Work request:
Look at each line below and tally those holding "high"; answer with that figure and nothing else.

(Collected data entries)
------------------------------------------------------------

### src/rtl/cpu_types_pkg.sv
// Shared CPU type definitions.
// Holds the machine word type plus the instruction-cache frame, default
// geometry and controller state encoding used by icache_ctrl.
package cpu_types_pkg;

  typedef logic [31:0] word_t;

  // Default number of direct-mapped frames.
  localparam int unsigned ICACHE_SETS = 16;

  // Widest tag any legal geometry needs (SETS=2 leaves 32-2-1 tag bits).
  localparam int unsigned ICACHE_TAG_W = 29;

  typedef struct packed {
    logic                    valid;
    logic [ICACHE_TAG_W-1:0] tag;
    word_t                   data;
  } icache_frame_t;

  typedef enum logic [0:0] {
    IDLE  = 1'b0,
    FETCH = 1'b1
  } icache_state_t;

endpackage

### src/rtl/icache_stats.sv
// Hit / miss event counters for the instruction cache.
// Ports:
//   clk_i, rst_i        clock, asynchronous active-high reset
//   hit_i               one cycle per cache hit
//   miss_i              one cycle per miss (IDLE->FETCH transition)
//   hit_count_o         running hit total, wraps modulo 2^32
//   miss_count_o        running miss total, wraps modulo 2^32
module icache_stats
  import cpu_types_pkg::*;
(
  input  logic  clk_i,
  input  logic  rst_i,
  input  logic  hit_i,
  input  logic  miss_i,
  output word_t hit_count_o,
  output word_t miss_count_o
);

  word_t hit_q, hit_d;
  word_t miss_q, miss_d;

  always_comb begin
    hit_d  = hit_q + word_t'(hit_i);
    miss_d = miss_q + word_t'(miss_i);
  end

  always_ff @(posedge clk_i or posedge rst_i) begin
    if (rst_i) begin
      hit_q  <= '0;
      miss_q <= '0;
    end else begin
      hit_q  <= hit_d;
      miss_q <= miss_d;
    end
  end

  assign hit_count_o  = hit_q;
  assign miss_count_o = miss_q;

endmodule

### src/rtl/icache_ctrl.sv
// Direct-mapped, one-word-block instruction cache controller.
// Hits return data combinationally; a miss issues a single-word read to the
// memory controller, fills the frame when iwait drops and hits next cycle.
// Optional feature macro: ICACHE_STATS_EN enables the hit/miss counters;
// when undefined both counter outputs are tied to zero.
// Ports:
//   CLK, RST            clock, asynchronous active-high reset
//   imemREN, imemaddr   fetch request and byte address
//   flush               invalidate all frames
//   ihit, imemload      hit flag and instruction to fetch stage
//   iREN, iaddr         read request / word address to memory controller
//   iwait, iload        memory busy flag and returned instruction
//   hit_count           number of hits (stats build only)
//   miss_count          number of misses (stats build only)
module icache_ctrl
  import cpu_types_pkg::*;
#(
  parameter int unsigned SETS = ICACHE_SETS
) (
  input  logic  CLK,
  input  logic  RST,
  input  logic  imemREN,
  input  word_t imemaddr,
  input  logic  flush,
  output logic  ihit,
  output word_t imemload,
  output logic  iREN,
  output word_t iaddr,
  input  logic  iwait,
  input  word_t iload,
  output word_t hit_count,
  output word_t miss_count
);

  localparam int unsigned IDX  = $clog2(SETS);
  localparam int unsigned TagW = 30 - IDX;

  icache_state_t   state_q, state_d;
  logic [29:0]     miss_q, miss_d;  // word address of the outstanding miss
  logic [SETS-1:0] valid_q, valid_d;
  logic [TagW-1:0] tag_q [SETS];
  word_t           data_q [SETS];

  logic [IDX-1:0]  req_idx, fill_idx;
  logic [TagW-1:0] req_tag, fill_tag;
  icache_frame_t   req_frame;
  logic            hit;
  logic            fill_en;
  logic            unused_byte_off;

  assign req_idx  = imemaddr[IDX+1:2];
  assign req_tag  = imemaddr[31:IDX+2];
  assign fill_idx = miss_q[IDX-1:0];
  assign fill_tag = miss_q[29:IDX];
  assign unused_byte_off = ^imemaddr[1:0];

  assign req_frame = '{valid: valid_q[req_idx],
                       tag:   ICACHE_TAG_W'(tag_q[req_idx]),
                       data:  data_q[req_idx]};
  assign hit = imemREN & req_frame.valid & (req_frame.tag == ICACHE_TAG_W'(req_tag));

  always_comb begin
    state_d  = state_q;
    miss_d   = miss_q;
    ihit     = 1'b0;
    imemload = '0;
    iREN     = 1'b0;
    iaddr    = '0;
    fill_en  = 1'b0;
    unique case (state_q)
      IDLE: begin
        if (hit) begin
          ihit     = 1'b1;
          imemload = req_frame.data;
        end else if (imemREN) begin
          miss_d  = imemaddr[31:2];
          state_d = FETCH;
        end
      end
      FETCH: begin
        // Request address is frozen in miss_q; fetch-stage changes are ignored.
        iREN  = 1'b1;
        iaddr = {miss_q, 2'b00};
        if (!iwait) begin
          fill_en = 1'b1;
          state_d = IDLE;
        end
      end
      default: state_d = IDLE;
    endcase
  end

  // Flush takes priority over a coinciding fill so no stale frame survives.
  always_comb begin
    valid_d = valid_q;
    if (flush) begin
      valid_d = '0;
    end else if (fill_en) begin
      valid_d[fill_idx] = 1'b1;
    end
  end

  always_ff @(posedge CLK or posedge RST) begin
    if (RST) begin
      state_q <= IDLE;
      miss_q  <= '0;
      valid_q <= '0;
    end else begin
      state_q <= state_d;
      miss_q  <= miss_d;
      valid_q <= valid_d;
    end
  end

  // Tag/data need no reset: they are only observed through a set valid bit.
  always_ff @(posedge CLK) begin
    if (fill_en) begin
      tag_q[fill_idx]  <= fill_tag;
      data_q[fill_idx] <= iload;
    end
  end

`ifdef ICACHE_STATS_EN
  logic miss_start;
  assign miss_start = (state_q == IDLE) & imemREN & ~hit;

  icache_stats u_stats (
    .clk_i        (CLK),
    .rst_i        (RST),
    .hit_i        (ihit),
    .miss_i       (miss_start),
    .hit_count_o  (hit_count),
    .miss_count_o (miss_count)
  );
`else
  assign hit_count  = '0;
  assign miss_count = '0;
`endif

endmodule

### config.mk
export PLATFORM = sky130hd
export DESIGN_NAME = icache_ctrl
export DESIGN_NICKNAME = d
export VERILOG_FILES = /design/src/rtl/cpu_types_pkg.sv /design/src/rtl/icache_stats.sv /design/src/rtl/icache_ctrl.sv
export SDC_FILE = /design/constraint.sdc
export NUM_CORES = 1
export LEC_CHECK = 0
export CAP_MARGIN = 20
export CORE_ASPECT_RATIO = 1.75
export CORE_UTILIZATION = 52
export DETAILED_ROUTE_END_ITERATION = 6
export PLACE_DENSITY = 0.79
export SLEW_MARGIN = 20
export SYNTH_ARGS = -nofsm -noshare
export SYNTH_HDL_FRONTEND = slang
export SYNTH_SLANG_ARGS = --single-unit
### constraint.sdc
create_clock -name CLK -period 10.4 [get_ports CLK]
set_input_delay 2.08 -clock CLK [delete_from_list [all_inputs] [get_ports CLK]]
set_output_delay 2.08 -clock CLK [all_outputs]
set_load 0.01 [all_outputs]
==> results.tsv, run 1 <==
stage	metric	value	unit
sta	post-route-min-period	8.599	ns
clock_tree	ctsHoldBuffers	0	
setup_path	r2r_slack	6.59	ns
setup_path	required	8.32	ns
job	maxCapViolCount	0	
global_routing	overflow	0	
route	routedWlPerCell	30.51	um
synthesis	ys_seq_area_share	75.17	%
clock_tree	clk_latency	0.63	ns
route	drc	0	
clock_tree	clockBufferDepth	3	
sta	fin_ws	1.801	ns
place	dpl-instance-area	40750	um2
setup_path	cp.arrival	6.52	ns
die	start_util	52.73	%
final_layout	fillers	4940	
die	dieArea	75440	um2
final_layout	drive_gt1_share	23.37	%
final_layout	antennaDiodeCount	0	
synthesis	synth_top_area_share	72.12	%
die	die_w	208.1	um
setup_path	end_kind	primary output	
die	io_pins	199	
route	drtAntennaViolNets	0	
setup_path	startpoint	imemaddr[4]	
synthesis	synth_cells	1795	
synthesis	yosysTopAreaCell	edfxtp_1	
sta	finalCritPeriodShare	82.68	%
setup_path	endpoint	imemload[8]	
synthesis	synthDistinctLibCells	62	
die	rows	131	
global_routing	antenna_found_initial	4	
clock_tree	clk_pin_slew	0.07	ns
sta	slew_headroom	20.65	%
global_routing	first_global_vias	19744	
route	routed-via-count	18658	
synthesis	synth_edf_count	928	
die	die_h	362.6	um
synthesis	synth.avg_cell_area	21.52	um2
setup_path	r2r_end	miss_q[1]	
place	gp_congestion	0.7952	
sta	finalMaxSlewViolations	0	
place	post-dp-hpwl	47.15	mm
setup_path	reg2reg_depth	9	
setup_path	critPathKind	input pin to primary output	
synthesis	yosysWarnings	0	
route	dr.pass1.iters	5	
power_and_ir_drop	p_per_area	192.9	nW/um2
power_and_ir_drop	vdd_drop_max	132.4	uV
die	coreArea	73270	um2
sta	max_freq	0.1163	GHz
place	dp_slack	1.869	ns
synthesis	synthTopCellsByArea	edfxtp_1 (72%), mux4_2 (14%), dfrtp_1 (3.0%)	
setup_path	crit_fanout	117	
sta	worst_pin_slew	1.190	ns
final_layout	final_nets	2028	
sta	finalSetupViolCount	0	
global_routing	grt_first_pass_wirelength	130.6	mm
clock_tree	cts_tree	done	
synthesis	ys.flop_type	edfxtp_1	
synthesis	ys_ff_latch	975	
power_and_ir_drop	leakagePower	14.04	nW
global_routing	grt_use_total	24.17	%
run_status	status	completed	
sta	rsz0062_at_grt	false	
route	drtIter0Drc	1918	
route	post_drt_via_cell_ratio	6.323	
sta	fin_skew	0.02974	ns
route	finalWirelength	90.05	mm
final_layout	syn2layout_area_growth	12.54	%
clock_tree	htree_levels	3	
clock_tree	clockRootBuffer	clkbuf_16	
hold_path	hold_class	flip-flop to flip-flop	
clock_tree	cts_sinks	975	
setup_path	rr_startpoint	tag_q[0][19]	
clock_tree	cts_buffers	79	
setup_path	startpoint_type	input pin	
sta	hold_viol_final	0	
clock_tree	cts_resized	0	
global_routing	grt_max_degree	118	
synthesis	async_flop_share	4.821	%
place	io_buffer_count	130	
sta	setup_tns	0	ns
synthesis	netlist_area	38640	um2
final_layout	finalInstanceArea	43480	um2
clock_tree	post_cts_buffers	0	
-- synth_stat cells (all sizes together) (3+ instances only) --
cell and instances:
o22ai 10, o21ai 5, mux4 235, a31oi 4
o211ai 5, clkbuf 22, nand3 11, xnor2 22
nand2 28, a221oi 9, dfrtp 47, buf 132
nand4 3, a22o 5, o2bb2ai 3, xor2 7
inv 8, nor2 56, a22oi 13, and2 32
nor2b 42, mux2 45, mux2i 75, edfxtp 928
nor3 8, nand2b 6, nor4 5, a21oi 5
-- state kept, by name (all words and copies together), names as in the netlist --
signal / flops
data_q: 512
tag_q: 416
miss_q: 30
valid_q: 16
state_q: 1
-- power by group --
| part | switching [mW] | internal, mW |
|---|---|---|
| clock | 1.34 | 1.79 |
| combinational | 0.339 | 0.270 |
| sequential | 0.138 | 4.51 |
-- cell type report --
cell class / count / area, um2 / share of cell area [%]
multi-input cells: 723 / 8887 / 20.44
clock inverters: 38 / 506.7 / 1.165
well taps: 931 / 1165 / 2.679
clock buffers: 104 / 2196 / 5.050
repair buffers: 172 / 1655 / 3.807
flip-flops and latches: 975 / 29040 / 66.79
inverters: 8 / 30.03 / 0.06906
-- cell families (layout without fill, tap and decap cells) --
group | Yosys count | count (layout) | synth area share [%]
buffers and inverters | 162 | 322 | 2.769
xor gates and xnor gates | 29 | 29 | 0.6574
AOI/OAI and AO/OA | 75 | 75 | 1.473
muxes | 355 | 355 | 17.24
DFF | 975 | 975 | 75.17
other | 1 | 66 | 0.009706
and+or+nand+nor | 198 | 198 | 2.678
-- how the worst min path moves through the flow --
stage	depth (start not counted)	endpoint	startpoint
after global routing	2	valid_q[7]	valid_q[7]
after floorplan	2	valid_q[12]	valid_q[12]
after global placement	2	valid_q[15]	valid_q[15]
after CTS	2	valid_q[5]	valid_q[5]
final	2	valid_q[10]	valid_q[10]
after detailed placement	2	valid_q[5]	valid_q[5]
-- worst max-delay path: stages --
cell	delay (ns)
buf_8	0.68
mux4_2	0.63
mux2i_1	0.15
mux2i_1	0.11
xnor2_1	0.62
o211ai_1	0.21
nor4_2	0.50
nand4_1	0.16
buf_4	0.32
nor2b_1	0.21
clkdlybuf4s50_1	0.55
-- per-stage QoR --
stage                     std cells  power (mW)  hold WS [ns]  utilization, %
after floorplan                1860       5.071        0.4608               -
after global placement         2808       5.303        0.4739           55.62
after global routing           2951       8.600        0.5339           59.35
after detailed placement       2808       5.338        0.4879           55.62
after CTS                      2950       8.424        0.5032           59.31
final                          2951       8.389        0.5067           59.35
-- cell usage in the layout, fill, tap and decap left out, types with 3 or more instances in the layout --
cell and n:
and2_1 31, inv_1 5, a21oi_1 5, o211ai_1 5, mux2i_1 74, nor3_2 4
nor4_1 3, clkbuf_16 83, a31oi_1 3, nor2b_1 42, a22oi_1 13, clkbuf_1 17
nand2_1 28, mux4_2 235, xor2_1 7, bufinv_16 12, clkdlybuf4s50_1 126, nor2_4 12
dfrtp_1 47, a221oi_1 8, buf_4 40, mux2_4 29, nand2b_1 6, nand3_1 11
nor3_1 4, nor2_1 43, conb_1 66, clkinv_1 6, edfxtp_1 928, o2bb2ai_1 3
o21ai_0 4, xnor2_1 22, inv_2 3, o22ai_1 10, a22o_1 5, clkinv_2 15
nand4_1 3, clkbuf_8 4, mux2_2 15
-- metal layers --
layer / share of wire [%] / global-route usage (%) / wire (um) / vias to the layer above
met3: 7.0 / 3.926 / 6322 / 229
met4: 4.5 / 12.00 / 4012 / 8
met1: 35 / 28.51 / 31700 / 9813
met2: 53 / 42.92 / 47960 / 1061
li1: - / - / - / 7547
met5: 0.056 / 0 / 50 / -
Power figures use the tool's default switching activity.
==> run 2: changes to the inputs <==
--- a/config.mk
+++ b/config.mk
@@ -9,7 +9,7 @@
 export CORE_ASPECT_RATIO = 1.75
 export CORE_UTILIZATION = 52
 export DETAILED_ROUTE_END_ITERATION = 6
-export PLACE_DENSITY = 0.79
+export PLACE_DENSITY = 0.81
 export SLEW_MARGIN = 20
 export SYNTH_ARGS = -nofsm -noshare
 export SYNTH_HDL_FRONTEND = slang
==> constraint.sdc (replaced) <==
create_clock -name CLK -period 7 [get_ports CLK]
set_input_delay 1.4 -clock CLK [delete_from_list [all_inputs] [get_ports CLK]]
set_output_delay 1.4 -clock CLK [all_outputs]
set_load 0.01 [all_outputs]
==> results.tsv, run 2 (synthesis results as in run 1) <==
stage	metric	value	unit	change
clock_tree	clockBufferDepth	3		unchanged
setup_path	r2r_slack	3.23	ns	-3.36 ns
final_layout	final_cell_mix	edfxtp_1 (928), mux4_2 (235), clkdlybuf4s50_1 (126)		
sta	post-route-min-period	6.675	ns	
final_layout	finalNonFillerCells	2983		+1.1%
clock_tree	cts_buffers	80		+1.3%
final_layout	antennaDiodeCount	0		unchanged
setup_path	end_kind	primary output		
global_routing	met1_usage	29.30	%	+0.79 points
power_and_ir_drop	clkPwrFrac	36.2	%	-1.1 points
global_routing	grt_max_degree	67		-43%
hold_path	hold_class	flip-flop to flip-flop		
clock_tree	cts_tree	done		
global_routing	grt_use_total	25.11	%	+0.95 points
final_layout	reg_top3	data_q x512, tag_q x416, miss_q x30		
clock_tree	cts_resized	0		unchanged
run_status	status	completed		
sta	finalCritPeriodShare	95.35	%	
die	coreArea	73270	um2	unchanged
hold_path	hold_depth	2		unchanged
setup_path	rr_startpoint	tag_q[12][3]		
global_routing	grt_use_met2	44.63	%	+1.7 points
clock_tree	cts_sinks	975		unchanged
sta	setup_tns	0	ns	unchanged
die	dieArea	75440	um2	unchanged
route	post_drt_via_cell_ratio	6.418		+1.5%
clock_tree	ctsHoldBuffers	0		unchanged
clock_tree	post_cts_buffers	0		unchanged
sta	fin_skew	0.02969	ns	-0.00005130 ns
power_and_ir_drop	leakagePower	14.14	nW	+0.67%
setup_path	startpoint_type	input pin		
route	drc	0		unchanged
global_routing	grt_first_pass_wirelength	135.0	mm	+3.4%
route	finalWirelength	93.23	mm	+3.5%
sta	hold_slack	0.5044	ns	-0.002333 ns
route	dr.pass1.iters	5		unchanged
hold_path	worstHoldStart	valid_q[2]		
sta	rsz0062_at_grt	false		
place	post-dp-hpwl	50.46	mm	+7.0%
power_and_ir_drop	p_seq_share	56.3	%	+0.9 points
setup_path	cp.arrival	5.27	ns	-1.25 ns
sta	slew_headroom	26.19	%	+5.5 points
setup_path	required	5.60	ns	-2.72 ns
power_and_ir_drop	p_int	9.547	mW	+45%
sta	finalSetupViolCount	0		unchanged
die	die_w	208.1	um	unchanged
die	io_pins	199		unchanged
final_layout	largest-register	data_q		
global_routing	busiest_layer	met2		
final_layout	largest_reg_flops	512		unchanged
final_layout	drive_gt1_share	23.98	%	+0.61 points
power_and_ir_drop	swShare	22.23	%	+0.59 points
die	start_util	52.73	%	unchanged
setup_path	critPathKind	input pin to primary output		
sta	max_freq	0.1498	GHz	
setup_path	r2r_end	miss_q[3]		
global_routing	overflow	0		unchanged
route	drtAntennaViolNets	0		unchanged
place	gp_congestion	0.8181		+2.9%
setup_path	crit_fanout	62		-47%
die	die_h	362.6	um	unchanged
route	routed-via-count	19146		+2.6%
final_layout	utilization	59.52	%	+0.17 points
sta	worst_pin_slew	1.105	ns	-0.08575 ns
place	io_buffer_count	130		unchanged
power_and_ir_drop	p_switching	2.730	mW	+50%
clock_tree	clockRootBuffer	clkbuf_16		
sta	finalMaxSlewViolations	0		unchanged
clock_tree	htree_levels	3		unchanged
global_routing	antenna_found_initial	3		-1
power_and_ir_drop	combPwrFrac	7.6	%	+0.3 points
job	maxCapViolCount	0		unchanged
final_layout	syn2layout_area_growth	12.87	%	
hold_path	min_to	valid_q[2]		
place	dp_cells	2837		+1.0%
sta	hold_viol_final	0		unchanged
die	rows	131		unchanged
route	drtIter0Drc	2355		+23%
final_layout	fillers	4853		-1.8%
setup_path	reg2reg_depth	9		unchanged
global_routing	grtUsageMet3	3.943	%	+0.017 points
clock_tree	clk_pin_slew	0.07	ns	about the same
power_and_ir_drop	vdd_drop_max	232.7	uV	+76%
clock_tree	clk_latency	0.63	ns	about the same
global_routing	first_global_vias	19901		+0.80%
final_layout	final_nets	2057		+1.4%
route	routedWlPerCell	31.25	um	+2.4%
final_layout	layout_commonest_cell	edfxtp_1		
power_and_ir_drop	p_per_area	281.5	nW/um2	+46%
run 2: cell types whose count changed in the layout (fill, tap and decap cells not counted):
cell and delta:
clkbuf_8 -3, buf_12 +7, buf_4 +22, buf_16 -1
clkbuf_16 +1, clkinv_4 +1, clkinvlp_4 -1, clkinv_1 +12
bufinv_16 -6
run 2: area by class of cell:
cell class | instances | area [um2] | share of cell area, %
clock buffers | 102 | 2180 | 4.998
clock inverters | 44 | 372.9 | 0.8550
inverters | 8 | 30.03 | 0.06886
multi-input cells | 723 | 8887 | 20.38
flip-flops and latches | 975 | 29040 | 66.60
well taps | 931 | 1165 | 2.671
repair buffers | 200 | 1933 | 4.433
run 2: metal layers:
| metal | vias to the layer above | part of all wire (%) |
|---|---|---|
| met3 | 265 | 8.4 |
| li1 | 7604 | - |
| met1 | 9974 | 33 |
| met5 | - | 0.036 |
| met2 | 1297 | 53 |
| met4 | 6 | 5.2 |
run 2: worst max path at each step:
stage,slack [ns],to,from,depth (start not counted)
2_1_floorplan,0.81,data_q[3][0],iwait,3
3_3_place_gp,0.43,imemload[9],imemaddr[5],13
3_5_place_dp,0.38,imemload[7],imemaddr[4],13
4_1_cts,0.32,imemload[31],imemaddr[4],12
5_1_grt,0.20,imemload[1],imemaddr[4],13
6_report,0.33,imemload[7],imemaddr[4],13
run 2: power by group through the flow:
stage	Clock, mW	Combinational (mW)	Sequential [mW]
finish	4.44	0.927	6.91
floorplan	0	0.586	6.95
detailed placement	0	0.919	7.03
CTS	4.48	0.932	6.91
global route	4.68	0.971	6.93
global placement	0	0.895	6.99
run 2: worst max-delay path, cell delays in order:
cell and delay [ns]:
buf_8 0.41, buf_4 0.45, mux4_2 0.38, mux2i_1 0.19, mux2i_1 0.12, xnor2_1 0.41
o211ai_1 0.21, nor4_2 0.30, nand4_1 0.14, buf_4 0.26, buf_4 0.21, nor2b_1 0.12
clkdlybuf4s50_1 0.54
run 2: per-stage QoR:
step                setup slack (ns)  power [mW]  cell area [um2]
finish                        0.3253       12.28            43610
CTS                           0.3249       12.32            43610
global placement              0.4291       7.887            41040
floorplan                     0.8126       7.535            38880
detailed placement            0.3765       7.947            41060
global route                  0.1961       12.58            43610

------------------------------------------------------------

Task answer:
2